$ cat config.mk
export PLATFORM = sky130hd
export DESIGN_NAME = alu_issue
export DESIGN_NICKNAME = d
export VERILOG_FILES = /design/src/rtl/calc_pkg.sv /design/src/rtl/alu_issue.sv
export SDC_FILE = /design/constraint.sdc
export NUM_CORES = 1
export LEC_CHECK = 0
export ABC_AREA = 1
export CAP_MARGIN = 20
export CORE_UTILIZATION = 42
export DETAILED_ROUTE_END_ITERATION = 8
export HOLD_SLACK_MARGIN = 0.15
export MAX_ROUTING_LAYER = met4
export PLACE_DENSITY_LB_ADDON = 0.15
export REMOVE_ABC_BUFFERS = 1
export SLEW_MARGIN = 20
export SYNTH_ARGS = -nofsm -noshare
export SYNTH_HDL_FRONTEND = slang
export SYNTH_SLANG_ARGS = --single-unit
$ cat constraint.sdc
create_clock -name clk_i -period 2.19 [get_ports clk_i]
set_input_delay 0.657 -clock clk_i [delete_from_list [all_inputs] [get_ports clk_i]]
set_output_delay 0.657 -clock clk_i [all_outputs]
set_load 0.01 [all_outputs]
$ cat src/rtl/calc_pkg.sv
// Shared calculator types and helpers.
//   num_t             : signed BCD number (error flag, sign, exponent, mantissa digits)
//   negate_num()      : flips only the sign of a num_t
//   AluTimeoutDefault : default cycle budget for an outstanding ALU operation
package calc_pkg;

    localparam int unsigned NumDigits         = 4;
    localparam int unsigned ExpWidth          = 8;
    localparam int unsigned AluTimeoutDefault = 255;

    typedef logic [3:0] bcd_t;

    typedef struct packed {
        logic                  error;
        logic                  sign;
        logic [ExpWidth-1:0]   exponent;
        bcd_t [NumDigits-1:0]  mant;
    } num_t;

    // Sign flip only; magnitude, exponent and error flag pass through.
    function automatic num_t negate_num(input num_t n);
        num_t r;
        r      = n;
        r.sign = ~n.sign;
        return r;
    endfunction

endpackage

$ cat src/rtl/alu_issue.sv
// Issues one add/subtract request at a time to an external ALU and holds the
// result for a downstream consumer.
// Ports:
//   clk_i, rst_i (synchronous, active-high)
//   left_i, right_i, op_sub_i, req_valid_i / req_ready_o : request
//   alu_left_o, alu_right_o, alu_valid_o / alu_ready_i   : operands to ALU
//   alu_result_i, alu_valid_i / alu_ready_o              : result from ALU
//   result_o, result_valid_o / result_ready_i            : downstream result
//   timeout_o                                            : last op timed out
// Build option: define ALU_ISSUE_TIMEOUT_EN to abandon an ALU wait after
// TimeoutCycles cycles with an error result.
module alu_issue
    import calc_pkg::*;
#(
    parameter int unsigned TimeoutCycles = AluTimeoutDefault
) (
    input  logic clk_i,
    input  logic rst_i,
    input  num_t left_i,
    input  num_t right_i,
    input  logic op_sub_i,
    input  logic req_valid_i,
    output logic req_ready_o,
    output num_t alu_left_o,
    output num_t alu_right_o,
    output logic alu_valid_o,
    input  logic alu_ready_i,
    input  num_t alu_result_i,
    input  logic alu_valid_i,
    output logic alu_ready_o,
    output num_t result_o,
    output logic result_valid_o,
    input  logic result_ready_i,
    output logic timeout_o
);

    typedef enum logic [1:0] {
        S_IDLE,
        S_ISSUE,
        S_WAIT,
        S_HOLD
    } state_t;

    state_t state;
    num_t   result_q;
    logic   bypass_q;
    num_t   err_num;
    logic   operand_err;

    // Error result: all-zero number with the error flag set.
    always_comb begin
        err_num       = '0;
        err_num.error = 1'b1;
    end

    assign operand_err = alu_left_o.error | alu_right_o.error;

    // Result is only visible while it is being offered.
    assign result_o = result_valid_o ? result_q : '0;

`ifdef ALU_ISSUE_TIMEOUT_EN
    localparam int unsigned CntW = $clog2(TimeoutCycles + 1);

    logic [CntW-1:0] wait_cnt;
    logic [CntW-1:0] cnt_inc;
    logic            timeout_hit;

    // Saturating increment; the counter never wraps back to zero.
    assign cnt_inc     = (wait_cnt == {CntW{1'b1}}) ? wait_cnt : wait_cnt + CntW'(1);
    assign timeout_hit = (cnt_inc == CntW'(TimeoutCycles));
`else
    // TimeoutCycles only matters when the timeout is built in.
    logic unused_timeout;
    assign unused_timeout = |TimeoutCycles;
`endif

    // Control FSM with registered handshake outputs.
    always_ff @(posedge clk_i) begin
        if (rst_i) begin
            state          <= S_IDLE;
            req_ready_o    <= 1'b1;
            alu_valid_o    <= 1'b0;
            alu_ready_o    <= 1'b0;
            result_valid_o <= 1'b0;
            timeout_o      <= 1'b0;
            alu_left_o     <= '0;
            alu_right_o    <= '0;
            result_q       <= '0;
            bypass_q       <= 1'b0;
`ifdef ALU_ISSUE_TIMEOUT_EN
            wait_cnt       <= '0;
`endif
        end else begin
            case (state)
                S_IDLE: begin
                    if (req_valid_i && req_ready_o) begin
                        alu_left_o  <= left_i;
                        alu_right_o <= op_sub_i ? negate_num(right_i) : right_i;
                        // Erroneous operands never reach the ALU.
                        alu_valid_o <= ~(left_i.error | right_i.error);
                        timeout_o   <= 1'b0;
                        req_ready_o <= 1'b0;
                        bypass_q    <= 1'b0;
                        state       <= S_ISSUE;
                    end
                end

                S_ISSUE: begin
                    if (operand_err) begin
                        // One padding cycle keeps the bypass as slow as a zero-latency ALU.
                        bypass_q <= 1'b1;
                        if (bypass_q) begin
                            result_q       <= err_num;
                            result_valid_o <= 1'b1;
                            state          <= S_HOLD;
                        end
                    end else if (alu_valid_o && alu_ready_i) begin
                        alu_valid_o <= 1'b0;
                        alu_ready_o <= 1'b1;
                        state       <= S_WAIT;
`ifdef ALU_ISSUE_TIMEOUT_EN
                        wait_cnt    <= '0;
`endif
                    end
                end

                S_WAIT: begin
`ifdef ALU_ISSUE_TIMEOUT_EN
                    wait_cnt <= cnt_inc;
`endif
                    if (alu_valid_i && alu_ready_o) begin
                        result_q       <= alu_result_i;
                        alu_ready_o    <= 1'b0;
                        result_valid_o <= 1'b1;
                        state          <= S_HOLD;
                    end
`ifdef ALU_ISSUE_TIMEOUT_EN
                    else if (timeout_hit) begin
                        result_q       <= err_num;
                        timeout_o      <= 1'b1;
                        alu_ready_o    <= 1'b0;
                        result_valid_o <= 1'b1;
                        state          <= S_HOLD;
                    end
`endif
                end

                S_HOLD: begin
                    if (result_valid_o && result_ready_i) begin
                        result_valid_o <= 1'b0;
                        req_ready_o    <= 1'b1;
                        state          <= S_IDLE;
                    end
                end

                default: state <= S_IDLE;
            endcase
        end
    end

endmodule

==> flow_metrics.env, run 1 <==
export IMPL_routed_wl_um=9628
export IMPL_final_cell_mix="141 x clkdlybuf4s50_1, 88 x inv_1, 84 x dfxtp_1, 62 x o21ai_0, 62 x a21oi_1"
export IMPL_ctsHoldBuffers=0
export IMPL_crit_path_end_kind="output port"
export IMPL_ir_drop_v=0.0004904
export IMPL_yosysTopAreaCell="dfxtp_1"
export IMPL_ys_types=27
export IMPL_hold_viol=0
export IMPL_wire_per_inst_um=13.03
export IMPL_num_rows=33
export IMPL_seq_area_mm2=0.001705
export IMPL_tritoncts="built"
export IMPL_cts_max_level=3
export IMPL_fp_dieH_um=96.08
export IMPL_fmax_mhz=473.7
export IMPL_antenna_left=0
export IMPL_antenna_found_initial=0
export IMPL_finalWeightedCongestion=0.8076
export IMPL_routed_via_density=4.763
export IMPL_reg2reg_depth=8
export IMPL_swShare_pct=37.00
export IMPL_seq_area_frac_synth_pct=45.78
export IMPL_synthCells=476
export IMPL_pin_count=168
export IMPL_num_vias=3520
export IMPL_gr_usage_all_layers_pct=21.64
export IMPL_start_kind="flip-flop"
export IMPL_hold_path_startpoint="alu_right_o[24]"
export IMPL_hold_depth=2
export IMPL_syn_to_final_growth_pct=51.73
export IMPL_grt_pass1_vias=3270
export IMPL_fin_crit_sh_pct=96.40
export IMPL_core_region_area_mm2=0.008382
export IMPL_cp_required_ns=1.53
export IMPL_finish_utilization_pct=67.29
export IMPL_crit_chain="buf_12 > nand2_1 > inv_1 > clkdlybuf4s50_1"
export IMPL_drt_initial_drc_count=91
export IMPL_total_power_mw=5.761
export IMPL_gr_total_overflow=0
export IMPL_fin_crit_ns=2.111
export IMPL_synth_cell_area_mm2=0.003717
export IMPL_cp_arrival_ns=1.45
export IMPL_cap_violations=0
export IMPL_seq_power_share_pct=36.3
export IMPL_clk_latency_ns=0.35
export IMPL_mostFrequentLayoutCell="clkdlybuf4s50_1"
export IMPL_min_delay_worst_endpoint="alu_right_o[24]"
export IMPL_max_stage_delay_ns=0.52
export IMPL_numCtsBuffers=9
export IMPL_diodes=0
export IMPL_slew_viol_final=0
export IMPL_p_int_mw=3.630
export IMPL_ys_warn_count=0
export IMPL_n_fill_cell=707
export IMPL_ys_ff_latch=85
export IMPL_r2r_slack_ns=0.35
export IMPL_grt_pass1_wl_um=14950
export IMPL_power_frac_clock_pct=20.6
export IMPL_grt_max_degree=83
export IMPL_multi_input_area_mm2=0.001505
export IMPL_worstReg2RegEnd="alu_ready_o"
export IMPL_hold_path_class="reg -> reg"
export IMPL_clock_root_buffer="clkbuf_8"
export IMPL_skew_ns=0.01230
export IMPL_crit_slowest_cell="clkdlybuf4s50_1"
export IMPL_switchingPower_mw=2.132
export IMPL_cts_buffer_depth=2
export IMPL_power_frac_comb_pct=43.1
export IMPL_powerDensity_mw_per_mm2=1021
export IMPL_dr_pass1_iters=4
export IMPL_status="completed"
export IMPL_timing_rr_start="state[0]"
export IMPL_die_area_mm2=0.009231
export IMPL_tns_ns=0
export IMPL_critPathKind="reg -> out"
export IMPL_drc=0
export IMPL_avgSynthCellArea_um2=7.809
export IMPL_yosysTopAreaCellShare_pct=45.78
export IMPL_nets=719
export IMPL_p_leak_nw=2.375
export IMPL_drive_above_1_share_pct=9.937
export IMPL_initial_utilization_pct=44.35
export IMPL_clk_pin_slew_ns=0.08
export IMPL_die_w_um=96.08
export IMPL_cts_sinks=85
export IMPL_io_buffers=166
export IMPL_setup_viol=0
export IMPL_dpl_hpwl_um=6703
export IMPL_cp_max_fo=14
export IMPL_ys_top_cells_by_area="dfxtp_1 46%, inv_1 8.9%, a21oi_1 8.3%"
==> synthesized netlist by cell type, drive strengths merged <==
cell and number:
dfxtp 85, nor2 11, conb 1, ha 5, nand2 49, o21ai 83
a21oi 82, xor2 1, buf 20, nand3 34, nor3 1, o211ai 2
inv 88, clkbuf 14
==> how the worst max path moves through the flow <==
stage	startpoint	end	slack, ns
floorplan	state[0]	alu_valid_o	-1.03
global placement	alu_valid_i	alu_ready_o	0.11
detailed placement	alu_valid_i	alu_ready_o	0.08
CTS	result_valid_o	result_o[8]	0.0001
global route	result_valid_o	result_o[8]	-0.0003
finish	result_valid_o	result_o[8]	0.08
==> sequential cells by signal (all words and copies together) (netlist names) <==
register        count
result_q           26
alu_ready_o         1
req_ready_o         1
bypass_q            1
alu_left_o         26
state               2
result_valid_o      1
alu_valid_o         1
alu_right_o        26
==> final cells by class <==
class / count / area share (%)
well taps: 105 / 2.329
clock inverters: 4 / 1.287
flip-flops and latches: 85 / 30.24
repair buffers: 176 / 31.21
inverters: 88 / 5.856
multi-input cells: 269 / 26.69
clock buffers: 12 / 2.396
==> metal layers <==
layer / routed length [um] / GRT usage, %
met5: 0 / -
met4: 103 / 6.343
met3: 1018 / 8.926
met2: 4412 / 34.46
met1: 4094 / 24.90
==> critical path: cells and delay by family, from the launching register on <==
family	cells	cell delay (ns)
DFF	1	0.37
buffers and inverters	3	0.70
and+or+nand+nor	1	0.05
==> cells by family after synthesis <==
logic type | count (synthesis) | synth area share [%]
buffers and inverters | 122 | 14.07
flip-flops | 85 | 45.78
adder cells (fa/ha/maj) | 5 | 1.683
AO/OA/AOI/OAI | 167 | 26.05
XOR/XNOR | 1 | 0.2357
other | 1 | 0.1009
AND/OR/NAND/NOR | 95 | 12.08
==> per-stage QoR <==
step                      hold slack, ns  worst slack [ns]  instances  cell area (um2)
after floorplan                   0.4328            -1.033        442             3525
after global placement            0.4296            0.1073        721             5428
after detailed placement          0.4343           0.08419        721             5428
after CTS                         0.4461         0.0001190        737             5608
after global routing              0.4591        -0.0002556        739             5640
final                             0.4439           0.07891        739             5640
==> power groups by stage <==
stage	sequential (mW)	combinational, mW	clock [mW]
2_1_floorplan	2.27	1.09	0
3_5_place_dp	2.12	2.44	0
5_1_grt	2.14	2.74	1.28
3_3_place_gp	2.10	2.38	0
4_1_cts	2.09	2.45	1.21
6_report	2.09	2.48	1.19
==> what timing repair did <==
action,in CTS,in global routing
setup buffers,0,1
setup endpoints to repair,27,1
cloned,0,1
resized for setup,27,0
(Power assumes the default switching activity.)
==> inputs of run 2 (changes only) <==
--- a/config.mk
+++ b/config.mk
@@ -7,11 +7,12 @@
 export LEC_CHECK = 0
 export ABC_AREA = 1
 export CAP_MARGIN = 20
+export CORE_ASPECT_RATIO = 0.8
 export CORE_UTILIZATION = 42
 export DETAILED_ROUTE_END_ITERATION = 8
 export HOLD_SLACK_MARGIN = 0.15
 export MAX_ROUTING_LAYER = met4
-export PLACE_DENSITY_LB_ADDON = 0.15
+export PLACE_DENSITY = 0.81
 export REMOVE_ABC_BUFFERS = 1
 export SLEW_MARGIN = 20
 export SYNTH_ARGS = -nofsm -noshare
==> flow_metrics.env, run 2 (synthesized netlist as in run 1, its figures left out) <==
export IMPL_status="completed"
export IMPL_cp_max_fo=10
export IMPL_antenna_found_initial=0
export IMPL_final_cells=747
export IMPL_drive_above_1_share_pct=10.39
export IMPL_die_area_mm2=0.009233
export IMPL_die_w_um=107.2
export IMPL_start_kind="flip-flop"
export IMPL_skew_ns=0.01034
export IMPL_grt_pass1_wl_um=15640
export IMPL_cp_required_ns=1.53
export IMPL_gr_usage_all_layers_pct=22.06
export IMPL_fin_crit_sh_pct=93.52
export IMPL_cap_violations=0
export IMPL_cp_arrival_ns=1.39
export IMPL_ctsHoldBuffers=0
export IMPL_mostFrequentLayoutCell="clkdlybuf4s50_1"
export IMPL_crit_chain="buf_6 > clkdlybuf4s50_1"
export IMPL_syn_to_final_growth_pct=53.89
export IMPL_setup_viol=0
export IMPL_clock_root_buffer="clkbuf_8"
export IMPL_total_power_mw=5.672
export IMPL_crit_path_end_kind="output port"
export IMPL_place_area_mm2=0.005431
export IMPL_cts_sinks=85
export IMPL_antenna_left=0
export IMPL_largestRegisters="alu_left_o (26), alu_right_o (26), result_q (26)"
export IMPL_drc=0
export IMPL_fp_dieH_um=86.15
export IMPL_tritoncts="built"
export IMPL_cts_buffer_depth=2
export IMPL_crit_slowest_cell="clkdlybuf4s50_1"
export IMPL_clk_latency_ns=0.34
export IMPL_drt_initial_drc_count=145
export IMPL_hold_path_class="reg -> reg"
export IMPL_p_leak_nw=2.736
export IMPL_routed_wl_um=9852
export IMPL_fmax_mhz=488.3
export IMPL_wire_per_inst_um=13.19
export IMPL_finalWeightedCongestion=0.8123
export IMPL_initial_utilization_pct=43.63
export IMPL_grt_pass1_vias=3495
export IMPL_hold_viol=0
export IMPL_ir_drop_v=0.0006925
export IMPL_slew_viol_final=0
export IMPL_core_region_area_mm2=0.008521
export IMPL_clk_pin_slew_ns=0.08
export IMPL_io_buffers=166
export IMPL_diodes=0
export IMPL_numCtsBuffers=9
export IMPL_fin_crit_ns=2.048
export IMPL_powerDensity_mw_per_mm2=991.6
export IMPL_nets=720
export IMPL_rsz0062_at_grt="no"
export IMPL_critPathKind="reg -> out"
export IMPL_max_stage_delay_ns=0.54
export IMPL_grt_max_degree=59
export IMPL_dr_pass1_iters=4
export IMPL_hold_slack_ns=0.4463
export IMPL_finish_utilization_pct=67.14
export IMPL_post_cts_buffers=0
export IMPL_num_rows=30
export IMPL_gr_total_overflow=0
export IMPL_routed_via_density=4.873
export IMPL_dp_cells=730
export IMPL_pin_count=168
export IMPL_final_cell_mix="140 x clkdlybuf4s50_1, 88 x inv_1, 84 x dfxtp_1, 62 x o21ai_0, 62 x a21oi_1"
export IMPL_dpl_hpwl_um=7010
export IMPL_cts_max_level=3
export IMPL_stdcell_area_mm2=0.005720
export IMPL_num_vias=3640
==> run 2: final timing paths <==
path / endpoint / slack (ns) / from / cells after the start
max: result_valid_o / 0.14 / result_valid_o / 2
min: alu_right_o[0] / 0.45 / alu_right_o[0] / 2
max reg2reg: result_q[16] / 0.32 / state[1] / 7
min reg2reg: alu_right_o[0] / 0.45 / alu_right_o[0] / 2
==> run 2: cell type report <==
type                       instances  area, um2
clock buffer                      11      141.4
clock inverter                     5      60.06
fill                             716       2800
inverter                          88      330.3
multi-input combinational        269       1498
sequential                        85       1705
tap                              112      140.1
timing repair buffer             177       1846
==> run 2: per-layer routing <==
| metal | global-route usage, % | part of all wire, % | up-vias |
|---|---|---|---|
| met3 | 7.827 | 6.8 | 8 |
| met4 | 4.234 | 0.82 | 0 |
| met1 | 25.04 | 42 | 1692 |
| met5 | - | 0 | - |
| met2 | 37.71 | 50 | 111 |
| li1 | - | - | 1829 |
==> run 2: per-stage QoR <==
| stage | setup TNS [ns] | setup WS [ns] |
|---|---|---|
| 2_1_floorplan | -46.29 | -1.033 |
| 3_3_place_gp | 0 | 0.1038 |
| 3_5_place_dp | 0 | 0.09198 |
| 4_1_cts | -0.06986 | -0.01771 |
| 5_1_grt | 0 | 0.07593 |
| 6_report | 0 | 0.1419 |
==> run 2: worst max-delay path: cells and delay by family, from the launching register on <==
kind                   cells  cell delay [ns]
buffers and inverters      2             0.68
flip-flops                 1             0.38
==> run 2: repair_timing <==
| item | 4_1_cts | 5_1_grt |
|---|---|---|
| pin swaps | 0 | 0 |
| setup endpoints to repair | 19 | 26 |
| gates resized for setup | 3 | 29 |
| cloned | 1 | 0 |
==> run 2: power by group <==
group / internal, mW / switching [mW]
combinational: 1.07 / 1.39
clock: 0.561 / 0.559
sequential: 1.89 / 0.201
total: 3.52 / 2.15
==> inputs of run 3 (changes only) <==
--- a/config.mk
+++ b/config.mk
@@ -9,6 +9,7 @@
 export CAP_MARGIN = 20
 export CORE_ASPECT_RATIO = 0.8
 export CORE_UTILIZATION = 42
+export CTS_CLUSTER_SIZE = 16
 export DETAILED_ROUTE_END_ITERATION = 8
 export HOLD_SLACK_MARGIN = 0.15
 export MAX_ROUTING_LAYER = met4
==> results of run 3 <==
Same layout as run 2: the final DEF is identical, and so are final timing and power.
### src/rtl/uart_tx.sv
// uart_tx: 8N1 serializer with configurable extra stop bits and a cts/req byte handshake.
module uart_tx #(
  parameter int CLKS_PER_BIT    = 3,
  parameter int EXTRA_STOP_BITS = 7
) (
  input  logic       clk,
  input  logic       rst_n,
  input  logic [7:0] i_data,
  input  logic       i_req,
  output logic       o_serial,
  output logic       o_cts,
  output logic       o_idle
);
  localparam int TW = CLKS_PER_BIT > 1 ? $clog2(CLKS_PER_BIT) : 1;
  localparam int SW = EXTRA_STOP_BITS > 0 ? $clog2(EXTRA_STOP_BITS + 1) : 1;
  localparam logic [TW-1:0] TICK_MAX = TW'(CLKS_PER_BIT - 1);
  localparam logic [SW-1:0] STOP_MAX = SW'(EXTRA_STOP_BITS);
  typedef enum logic [1:0] {IDLE, START, DATA, STOP} state_t;
  state_t state_q, state_d;
  logic [TW-1:0] tick_q, tick_d;
  logic [2:0] bit_idx_q, bit_idx_d;
  logic [SW-1:0] stop_cnt_q, stop_cnt_d;
  logic [7:0] shreg_q, shreg_d;
  logic tick_end, accept;
  assign tick_end = tick_q == '0;
  assign o_serial = state_q == START ? 1'b0 : state_q == DATA ? shreg_q[0] : 1'b1;
  assign o_idle   = state_q == IDLE;
  // cts also opens on the final stop-bit cycle so frames can run back-to-back
  assign o_cts    = o_idle || (state_q == STOP && stop_cnt_q == STOP_MAX && tick_end);
  assign accept   = i_req && o_cts;
  always_comb begin
    state_d    = state_q;
    tick_d     = tick_q;
    bit_idx_d  = bit_idx_q;
    stop_cnt_d = stop_cnt_q;
    shreg_d    = shreg_q;
    if (accept) begin
      state_d    = START;
      tick_d     = TICK_MAX;
      bit_idx_d  = '0;
      stop_cnt_d = '0;
      shreg_d    = i_data;
    end else if (state_q != IDLE) begin
      tick_d = tick_end ? TICK_MAX : tick_q - TW'(1);
      if (tick_end) begin
        unique case (state_q)
          START: state_d = DATA;
          DATA: begin
            shreg_d   = shreg_q >> 1;
            bit_idx_d = bit_idx_q + 3'd1;
            state_d   = bit_idx_q == 3'd7 ? STOP : DATA;
          end
          STOP: begin
            stop_cnt_d = stop_cnt_q + SW'(1);
            state_d    = stop_cnt_q == STOP_MAX ? IDLE : STOP;
          end
          default: state_d = IDLE;
        endcase
      end
    end
  end
  always_ff @(posedge clk or negedge rst_n) begin
    if (!rst_n) begin
      state_q    <= IDLE;
      tick_q     <= '0;
      bit_idx_q  <= '0;
      stop_cnt_q <= '0;
      shreg_q    <= '0;
    end else begin
      state_q    <= state_d;
      tick_q     <= tick_d;
      bit_idx_q  <= bit_idx_d;
      stop_cnt_q <= stop_cnt_d;
      shreg_q    <= shreg_d;
    end
  end
endmodule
┄┄┄┄┄┄
Output only the lines from the one containing "can run back-to-back" through the end of the material, please, exactly as they appear.

▶ ANSWER BOX:
  // cts also opens on the final stop-bit cycle so frames can run back-to-back
  assign o_cts    = o_idle || (state_q == STOP && stop_cnt_q == STOP_MAX && tick_end);
  assign accept   = i_req && o_cts;
  always_comb begin
    state_d    = state_q;
    tick_d     = tick_q;
    bit_idx_d  = bit_idx_q;
    stop_cnt_d = stop_cnt_q;
    shreg_d    = shreg_q;
    if (accept) begin
      state_d    = START;
      tick_d     = TICK_MAX;
      bit_idx_d  = '0;
      stop_cnt_d = '0;
      shreg_d    = i_data;
    end else if (state_q != IDLE) begin
      tick_d = tick_end ? TICK_MAX : tick_q - TW'(1);
      if (tick_end) begin
        unique case (state_q)
          START: state_d = DATA;
          DATA: begin
            shreg_d   = shreg_q >> 1;
            bit_idx_d = bit_idx_q + 3'd1;
            state_d   = bit_idx_q == 3'd7 ? STOP : DATA;
          end
          STOP: begin
            stop_cnt_d = stop_cnt_q + SW'(1);
            state_d    = stop_cnt_q == STOP_MAX ? IDLE : STOP;
          end
          default: state_d = IDLE;
        endcase
      end
    end
  end
  always_ff @(posedge clk or negedge rst_n) begin
    if (!rst_n) begin
      state_q    <= IDLE;
      tick_q     <= '0;
      bit_idx_q  <= '0;
      stop_cnt_q <= '0;
      shreg_q    <= '0;
    end else begin
      state_q    <= state_d;
      tick_q     <= tick_d;
      bit_idx_q  <= bit_idx_d;
      stop_cnt_q <= stop_cnt_d;
      shreg_q    <= shreg_d;
    end
  end
endmodule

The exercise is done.